## DATA PROVIDED

Source: an optimization exercise on an open RTL-to-GDS flow (aim: small area). Production flows keep margins and buffers that such runs may drop. At most, simulation tests tie the RTL to the original design; equivalence was not proved. Only the layout flow was run in run 6; the RTL was not checked for function there. Power figures rest on the tool's default switching activity, not on a simulated workload.

==> design.v <==
module data_ingress (
    input  logic        clk,
    input  logic        rst,
    input  logic [15:0] adc_ch0,
    input  logic [15:0] adc_ch1,
    input  logic        adc_valid,
    output logic [31:0] m_tdata,
    output logic        m_tvalid,
    input  logic        m_tready
);
    always_ff @(posedge clk) begin
        if (!m_tvalid) m_tdata <= {adc_ch1, adc_ch0};
        if (rst)
            m_tvalid <= 1'b0;
        else if (!m_tvalid)
            m_tvalid <= adc_valid;
        else if (m_tready)
            m_tvalid <= 1'b0;
    end
endmodule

## TASK
Across the listing above, tally the lines that include "input". Only the total is wanted.

## FINAL ANSWER
6